L’Homme africain est en chacun de nous, car l’homme marocain n’est qu’une modalité de l’homme africain, n’en déplaise aux haineux. L’occident et l’orient nous imprègnent, certes, mais ils nous sont périphériques.

 

Nous africains, nous avons des choses à nous dire, des choses à partager. Nous participons d’une même métaphysique de la terre, d’un même socle de valeurs et d’une même « spiritualité » quand bien même nos religions seraient différentes, un même respect de la famille, des ainés et des ancêtres, une même oralité, une même spontanéité, en un mot : une même authenticité.

 

Et dans notre paradigme, marocain et africaniste, l’individualisme est une « hérésie », un symptôme de cette modernité venue du Nord, et qui a causé tant de malheurs en Afrique.

 

Alors réveille-toi peuple marocain, reprend-toi en main. Ne laissons pas notre Roi porter seul le fardeau de notre destinée, aidons-le !

 

Le libéralisme « libertaire » de la pensée nomade et l’obscurantisme du désert oriental nous menacent, nous guettent, nous contaminent. Ils avancent main dans la main. N’avez-vous pas compris qu’ils sont les deux faces d’une même pièce ?

 

Voulez-vous être maudits par vos ancêtres ? Voulez-vous qu’un jour vos enfants aient honte de nous ?

 

Alors cessons de penser l’Afrique en occidentaux. Nous devons avant tout réapprendre à penser en marocain, c’est-à-dire aussi en africain. Car beaucoup de nos élites sont en réalité des européens de peau noire, ou bronzée, selon les régions.

 

Ces élites là, qu’elles soient économiques ou intellectuelles sont les « idiots utiles » d’un paradigme occidental, que le Souverain a qualifié à juste titre de « défaillant», de déconnecté de la réalité et des « aspirations des peuples ».

 

L’ironie de l’histoire, et Dieu sait qu’elle en a, a fait qu’aujourd’hui, l’Europe occidental est l’homme malade de l’Europe. L’occident est l’homme malade du monde.

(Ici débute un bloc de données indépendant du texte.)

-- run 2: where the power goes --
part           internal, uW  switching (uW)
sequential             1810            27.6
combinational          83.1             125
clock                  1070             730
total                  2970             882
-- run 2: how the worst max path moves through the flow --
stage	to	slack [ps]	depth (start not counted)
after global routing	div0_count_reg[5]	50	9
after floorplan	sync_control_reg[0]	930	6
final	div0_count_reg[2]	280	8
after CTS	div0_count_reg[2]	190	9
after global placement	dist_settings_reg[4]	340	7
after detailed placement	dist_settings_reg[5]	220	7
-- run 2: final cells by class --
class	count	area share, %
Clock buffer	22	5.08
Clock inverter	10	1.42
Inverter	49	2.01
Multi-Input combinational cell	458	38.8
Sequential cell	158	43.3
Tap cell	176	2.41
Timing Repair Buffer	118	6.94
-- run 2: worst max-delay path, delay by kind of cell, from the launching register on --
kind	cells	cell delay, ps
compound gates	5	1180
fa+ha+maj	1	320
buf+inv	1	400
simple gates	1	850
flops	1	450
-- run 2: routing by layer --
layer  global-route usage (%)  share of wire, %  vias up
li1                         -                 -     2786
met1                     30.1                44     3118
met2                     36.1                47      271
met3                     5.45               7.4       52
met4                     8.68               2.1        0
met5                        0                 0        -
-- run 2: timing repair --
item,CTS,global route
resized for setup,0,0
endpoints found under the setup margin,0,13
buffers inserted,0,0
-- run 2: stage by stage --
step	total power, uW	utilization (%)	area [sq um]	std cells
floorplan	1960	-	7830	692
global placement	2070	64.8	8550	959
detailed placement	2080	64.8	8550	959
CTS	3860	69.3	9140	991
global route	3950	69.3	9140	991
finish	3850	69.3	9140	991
## src/shared/spo_params.svh

```systemverilog
`ifndef SPO_PARAMS_SVH
`define SPO_PARAMS_SVH

// ****************************************************************
// Register map
// ****************************************************************
`define SPO_ADDR_W 8
`define SPO_CFG2_ADDR 8'h88
`define SPO_CFG2_RESET 32'h0000_0000

// ****************************************************************
// Field positions inside the configuration word
// ****************************************************************
`define SPO_PARITY_BIT 31
`define SPO_PHASE_MSB 30
`define SPO_PHASE_LSB 29
`define SPO_DIV_MSB 28
`define SPO_DIV_LSB 25
`define SPO_STOPCFG_BIT 24
`define SPO_THR_MSB 23
`define SPO_THR_LSB 21

// ****************************************************************
// Division and threshold encodings
// ****************************************************************
`define SPO_DIV_ZERO_RATIO 4'h3
`define SPO_THR_MV_W 8
`define SPO_THR_CODE0_MV 8'h01
`define SPO_THR_CODE1_MV 8'h02
`define SPO_THR_CODE2_MV 8'h05
`define SPO_THR_CODE3_MV 8'h0a
`define SPO_THR_CODE4_MV 8'h14
`define SPO_THR_CODE5_MV 8'h1e

`endif

```

## src/shared/spo_pkg.sv

```systemverilog
package spo_pkg;

   // ****************************************************************
   // Phase select codes of the pulse output.
   // ****************************************************************
   typedef enum logic [1:0] {
      SPO_PHASE_BOTH = 2'h0,
      SPO_PHASE_CLOSED = 2'h1,
      SPO_PHASE_FIRST_TRY = 2'h2,
      SPO_PHASE_INVALID = 2'h3
   } spo_phase_e;

   // ****************************************************************
   // Output gating state, one-hot.
   // ****************************************************************
   typedef enum logic [2:0] {
      SPO_ST_IDLE = 3'b001,
      SPO_ST_RUN = 3'b010,
      SPO_ST_HALTED = 3'b100
   } spo_state_e;

   typedef logic [31:0] spo_word_t;

endpackage

```

## src/verilog/spo_core.sv

```systemverilog
`timescale 1ns/1ps
`include "spo_params.svh"

module spo_core (
   input wire logic clk_sys, // System clock, 125 MHz.
   input wire logic reset, // Asynchronous reset, active high.
   input wire logic [`SPO_ADDR_W-1:0] reg_addr, // Register byte address.
   input wire logic reg_wr, // Write strobe, one cycle.
   input wire logic [31:0] reg_wdata, // Write data.
   input wire logic reg_rd, // Read strobe, one cycle.
   output spo_pkg::spo_word_t reg_rdata, // Read data, valid the cycle after reg_rd.
   input wire logic comm_evt, // One pulse per electrical commutation.
   input wire logic open_loop_active, // Motor is in open-loop drive.
   input wire logic closed_loop_active, // Motor is in closed-loop drive.
   input wire logic first_try, // Current startup is the first attempt.
   input wire logic motor_driven, // Motor is being driven.
   input wire logic [`SPO_THR_MV_W-1:0] bemf_mv, // Back-EMF magnitude in mV.
   output logic speed_pulse_output, // Speed feedback square wave.
   output logic [1:0] pulse_phase_select, // Live phase select field.
   output logic pulse_stop_active // High while output is halted on back-EMF.
);
   import spo_pkg::*;

   spo_word_t cfg_ff;
   spo_word_t rdata_ff;
   spo_word_t nxt_rdata;
   spo_state_e state_ff;
   spo_state_e nxt_state;
   logic out_ff;
   logic nxt_out;

   // ****************************************************************
   // Field decoding
   // ****************************************************************

   // Maps a threshold code to millivolts; unused codes fall back to the largest.
   function automatic logic [`SPO_THR_MV_W-1:0] thr_mv(input logic [2:0] code);
      logic [`SPO_THR_MV_W-1:0] mv;
      mv = `SPO_THR_CODE5_MV;
      unique case (code)
         3'h0: mv = `SPO_THR_CODE0_MV;
         3'h1: mv = `SPO_THR_CODE1_MV;
         3'h2: mv = `SPO_THR_CODE2_MV;
         3'h3: mv = `SPO_THR_CODE3_MV;
         3'h4: mv = `SPO_THR_CODE4_MV;
         3'h5: mv = `SPO_THR_CODE5_MV;
         3'h6: mv = `SPO_THR_CODE5_MV;
         3'h7: mv = `SPO_THR_CODE5_MV;
      endcase
      return mv;
   endfunction

   wire spo_phase_e phase_sel;
   wire logic [3:0] div_code;
   wire logic [3:0] div_ratio;
   wire logic stop_cfg;
   wire logic [2:0] thr_code;
   wire logic [`SPO_THR_MV_W-1:0] thr_value;

   assign phase_sel = spo_phase_e'(cfg_ff[`SPO_PHASE_MSB:`SPO_PHASE_LSB]);
   assign div_code = cfg_ff[`SPO_DIV_MSB:`SPO_DIV_LSB];
   assign stop_cfg = cfg_ff[`SPO_STOPCFG_BIT];
   assign thr_code = cfg_ff[`SPO_THR_MSB:`SPO_THR_LSB];
   assign thr_value = thr_mv(thr_code);

   // Code zero divides by three, every other code by its own value.
   assign div_ratio = (div_code == 4'h0) ? `SPO_DIV_ZERO_RATIO : div_code;

   // ****************************************************************
   // Register access
   // ****************************************************************

   wire logic cfg_hit;
   assign cfg_hit = (reg_addr == `SPO_CFG2_ADDR);

   // Unmapped addresses read as zero rather than aliasing the word.
   assign nxt_rdata = (reg_rd && cfg_hit) ? cfg_ff : 32'h0000_0000;

   // The whole word is stored, parity and the unused fields included, so
   // software reads back exactly what it wrote.
   always_ff @(posedge clk_sys or posedge reset) begin
      if (reset) begin
         cfg_ff <= `SPO_CFG2_RESET;
      end else if (reg_wr && cfg_hit) begin
         cfg_ff <= reg_wdata;
      end
   end

   always_ff @(posedge clk_sys or posedge reset) begin
      if (reset) begin
         rdata_ff <= 32'h0000_0000;
      end else if (reg_rd) begin
         rdata_ff <= nxt_rdata;
      end
   end

   // ****************************************************************
   // Phase gating
   // ****************************************************************

   // Open-loop pulses are allowed per phase code; an invalid code blocks all.
   wire logic open_ok;
   wire logic closed_ok;
   wire logic phase_ok;

   assign open_ok = (phase_sel == SPO_PHASE_BOTH)
      || ((phase_sel == SPO_PHASE_FIRST_TRY) && first_try);
   assign closed_ok = (phase_sel != SPO_PHASE_INVALID);
   assign phase_ok = (open_loop_active && open_ok) || (closed_loop_active && closed_ok);

   // ****************************************************************
   // Stop control
   // ****************************************************************

   // With stop bit clear, a drop below threshold halts the output until the
   // motor stops being driven or the stop bit is set; this avoids chatter near the threshold.
   wire logic below_thr;
   assign below_thr = (bemf_mv < thr_value);

   always_comb begin
      nxt_state = state_ff;
      unique case (state_ff)
         SPO_ST_IDLE: begin
            if (motor_driven) begin
               nxt_state = SPO_ST_RUN;
            end
         end
         SPO_ST_RUN: begin
            if (!motor_driven) begin
               nxt_state = SPO_ST_IDLE;
            end else if (!stop_cfg && below_thr) begin
               nxt_state = SPO_ST_HALTED;
            end
         end
         SPO_ST_HALTED: begin
            if (!motor_driven || stop_cfg) begin
               nxt_state = motor_driven ? SPO_ST_RUN : SPO_ST_IDLE;
            end
         end
         default: begin
            nxt_state = SPO_ST_IDLE;
         end
      endcase
   end

   always_ff @(posedge clk_sys or posedge reset) begin
      if (reset) begin
         state_ff <= SPO_ST_IDLE;
      end else begin
         state_ff <= nxt_state;
      end
   end

   // ****************************************************************
   // Pulse generation
   // ****************************************************************

   wire logic emit_ok;
   wire logic div_tick;

   assign emit_ok = (state_ff == SPO_ST_RUN) && phase_ok;

   // The divider restarts whenever emission is blocked, so the first output
   // edge after a resume always spans a full divided period.
   spo_divider #(
      .DIV_W(4)
   ) u_div (
      .clk_sys(clk_sys),
      .reset(reset),
      .clear(!emit_ok),
      .evt(comm_evt),
      .ratio(div_ratio),
      .tick(div_tick)
   );

   // The output toggles once per divided group and rests low when blocked.
   assign nxt_out = !emit_ok ? 1'b0 : (div_tick ? !out_ff : out_ff);

   always_ff @(posedge clk_sys or posedge reset) begin
      if (reset) begin
         out_ff <= 1'b0;
      end else begin
         out_ff <= nxt_out;
      end
   end

   assign speed_pulse_output = out_ff;
   assign reg_rdata = rdata_ff;
   assign pulse_phase_select = cfg_ff[`SPO_PHASE_MSB:`SPO_PHASE_LSB];
   assign pulse_stop_active = (state_ff == SPO_ST_HALTED);

endmodule

```

## src/verilog/spo_divider.sv

```systemverilog
`timescale 1ns/1ps

// Divides a stream of one-cycle events by a programmable ratio.
module spo_divider #(
   parameter int DIV_W = 4
) (
   input wire logic clk_sys, // System clock.
   input wire logic reset, // Asynchronous reset, active high.
   input wire logic clear, // Restarts the count.
   input wire logic evt, // One-cycle input event.
   input wire logic [DIV_W-1:0] ratio, // Division ratio, never zero.
   output logic tick // One-cycle pulse per ratio events.
);

   logic [DIV_W-1:0] count_ff;
   logic [DIV_W-1:0] nxt_count;
   logic tick_ff;
   logic nxt_tick;
   wire logic last_evt;

   // ****************************************************************
   // Counting
   // ****************************************************************

   // The last event of a group restarts the count and fires the tick.
   assign last_evt = evt && (count_ff >= ratio - DIV_W'(1));
   assign nxt_count = clear ? '0 : (last_evt ? '0 : (evt ? count_ff + DIV_W'(1) : count_ff));
   assign nxt_tick = !clear && last_evt;

   // Registered so that the tick is a clean flip-flop output.
   always_ff @(posedge clk_sys or posedge reset) begin
      if (reset) begin
         count_ff <= '0;
         tick_ff <= 1'b0;
      end else begin
         count_ff <= nxt_count;
         tick_ff <= nxt_tick;
      end
   end

   assign tick = tick_ff;

endmodule

```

Un empire vieillissant, en crise, mais néanmoins violent et arrogant, comme tous les empires décadents.

 

Feu SM le Roi Hassan II ne disait-il pas que « Le Maroc est un arbre dont les racines plongent en Afrique et qui respire par ses feuilles en Europe » ?

 

Ainsi, l’Afrique doit devenir la racine de notre liberté, notre Arche de Noé.

 

ENFIN, nous quittons cet « exil occidental » que je ne cesse de fustiger et qui n’a que trop duré.

 

Un proverbe de nos frères sénégalais nous enseigne bien que « si tu ignores où tu vas, retourne-toi, et regarde d’où tu viens ».